Scientific classification
- Kingdom: Animalia
- Phylum: Arthropoda
- Clade: Pancrustacea
- Class: Insecta
- Order: Odonata
- Infraorder: Anisoptera
- Family: Libellulidae
- Genus: Libellula
- Species: L. angelina
- Binomial name: Libellula angelina Selys, 1883

= Libellula angelina =

- Authority: Selys, 1883
- Conservation status: CR

Species of dragonfly

Libellula angelina, also known as bekko tombo, is a species of dragonfly in the family Libellulidae, native to China and Japan. It is under threat by rapid loss of the ponds and other small water bodies it uses as habitat, and is currently classified as critically endangered by the IUCN.

==Description==
The bekko tombo is a golden to rusty-brown dragonfly, with a dark stripe down the centre of the abdomen and a distinctive pattern of dark markings on its wings. Like other members of the family Libellulidae, this dragonfly has a relatively short, broad abdomen, and its body is distinctly shorter than its wingspan.

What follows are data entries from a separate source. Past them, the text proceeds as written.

This design comes from an exercise in tuning for small area on the open sky130 flow, not from production work.
Function was checked by simulation only, so behaviour that the tests miss may differ from the original.

## build 20
Design neural_compressor_top, start of the top module:
module neural_compressor_top
(
    input  logic        clk,
    input  logic        rst_n,
    input  logic [DATA_WIDTH-1:0]   s_axis_tdata,
    input  logic                    s_axis_tvalid,
    output logic                    s_axis_tready,
    input  logic                    s_axis_tlast,
    output logic [DATA_WIDTH-1:0]   m_axis_tdata,
    output logic [1:0]              m_axis_tuser,   
    output logic                    m_axis_tvalid,
    input  logic                    m_axis_tready,
    output logic                    m_axis_tlast,
    input  logic [DATA_WIDTH-1:0]   cfg_threshold,
    input  logic                    cfg_enable,
    output neural_compressor_pkg::compress_stats_t         stats,
    output logic [15:0]             spike_count
);
    wire [31:0] data_in = s_axis_tdata;
    wire        valid_in = s_axis_tvalid & cfg_enable;
    logic       valid_out;   
    logic       taken;       
    logic [3:0] cnt;
    logic       fresh;     
    logic [29:0] xr;       
    logic [12:0] hf;       
    logic [31:0] yr;       
    logic [31:0] s1, s2, s3, s4;  
    logic [31:0] dr;       
    logic        dz;       
    wire idle  = (cnt == 4'd0);
    wire outc  = (cnt == 4'd11);
    wire last  = outc & ~valid_out;
    wire shy   = (~idle & ~outc) | last;
    wire shs   = ((cnt >= 4'd4) & ~outc) | last;
    wire clrh  = idle | outc;
    wire c4    = (cnt == 4'd4);
    wire [4:0] kle = {cnt <= 4'd4, cnt <= 4'd3, cnt <= 4'd2, cnt <= 4'd1, idle};
    assign s_axis_tready = idle;
    always_ff @(posedge clk or negedge rst_n) begin
        if (!rst_n) begin
            cnt       <= 4'd0;
            valid_out <= 1'b0;
            fresh     <= 1'b1;
        end else begin
            valid_out <= outc;
            if (last) fresh <= 1'b0;
            if (idle) begin
                if (valid_in) cnt <= 4'd1;
            end else if (outc) begin
                if (m_axis_tready) cnt <= 4'd0;
            end else begin
                cnt <= cnt + 4'd1;
            end
        end
    end
    wire [3:0] xs  = idle ? data_in[3:0] : xr[5:2];
    wire [1:0] hdx = idle ? 2'd0 : xr[1:0];
    wire [5:0] wx = {xs, hdx};
  ...
For scale: roughly 390 flip-flops.
Settings: LEC_CHECK=0, CAP_MARGIN=0, CORE_MARGIN=2, CORE_UTILIZATION=80, CTS_BUF_LIST=sky130_fd_sc_hd__clkbuf_16, CTS_CLUSTER_DIAMETER=70, CTS_CLUSTER_SIZE=20, SLEW_MARGIN=0, SYNTH_HIERARCHICAL=1, SYNTH_MINIMUM_KEEP_SIZE=0; clock period 120.0 ns.
run.sh (not shown) runs the stock make flow with config.mk's settings and CLKGATE_MAP_FILE= SYNTH_SCRIPT=/design/flow/synth_recipe.tcl, a recipe that flattens the netlist after the stock synthesis.
Input-level comparison between build 90 and build 20:
- removing CTS_CLUSTER_DIAMETER (formerly 70)
- removing CTS_CLUSTER_SIZE (formerly 20)
- removing CTS_BUF_LIST (formerly sky130_fd_sc_hd__clkbuf_16)
==> flow/flow/run.sh (new file) <==
#!/bin/bash
# Layout flow: the standard ORFS flow (standard.sh: standard synthesis,
# floorplan, placement, CTS, routing), with two changes:
#  - the I/O port buffers are the smallest buffer cell;
#  - the clock tree uses leaf clusters of up to 18 flip-flops on clkbuf_8
#    (clkbuf_4 above them) and no dummy loads.
# ORFS keeps each step's full log under orfs/logs/; make's own output, and the
# final DEF export's, goes to make_flow.log here.
set -euo pipefail
export BUFFER_PORTS_ARGS="-buffer_cell sky130_fd_sc_hd__buf_1"
export CTS_ARGS="-sink_clustering_enable -repair_clock_nets -buf_list sky130_fd_sc_hd__clkbuf_8 -root_buf sky130_fd_sc_hd__clkbuf_4 -tree_buf sky130_fd_sc_hd__clkbuf_4 -sink_clustering_size 18 -sink_clustering_max_diameter 70 -dont_use_dummy_load"
bash standard.sh > make_flow.log 2>&1
==> flow/standard.sh (new file) <==
#!/bin/bash
# synth_recipe.tcl (not shown) runs the flow's synth.tcl, then flattens the netlist and writes it again
# the make line also repeats each setting of config.mk as NAME=value (left out here)
make -C /OpenROAD-flow-scripts/flow DESIGN_CONFIG=/design/flow/config.mk WORK_HOME=/design/flow/orfs CLKGATE_MAP_FILE= SYNTH_SCRIPT=/design/flow/synth_recipe.tcl "${@:-finish}"
removed: flow/run.sh
### Flow results
Diff build 90..build 20 | max-capacitance violation count | unchanged
Build 90 vs. build 20: area growth from synthesis to final layout moved down; sequential share of layout area up 4.0 points; register-to-register path setup slack picked up an extra 0.85 ns.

==Distribution and habitat==
The bekko tombo occurs in central and northern China, Japan (Honshu, Shikoku, Kyushu and offshore islands) and Korea. It inhabits old and stable ponds with moderate plant growth in lowland hill areas. It requires clear, open water in which the nymphs crawl around in the bottom sediments.

==Ecology==
The bekko tombo is univoltine. It has a larval period of one year. Eggs hatch from May to June, and adults emerge the following spring. There is often fierce competition between males for access to reproductive females. Females typically begin to lay eggs in water immediately after copulation, often guarded by their mate. However, females of some species can store live sperm in their body for a number of days.

==Threats and conservation==
The bekko tombo has experienced drastic declines in recent decades, mostly driven by the continuing disappearance of its required breeding habitats, old and stable ponds with vegetated borders. Introduced predators such as the largemouth bass (Micropterus salmoides) have also had an impact. The species has been protected in Japan since 1993, and efforts by various NGOs are ongoing to preserve and reconstitute suitable breeding habitats. Current population is estimated at less than 5,000 individuals, and the species has been classified as critically endangered by the IUCN.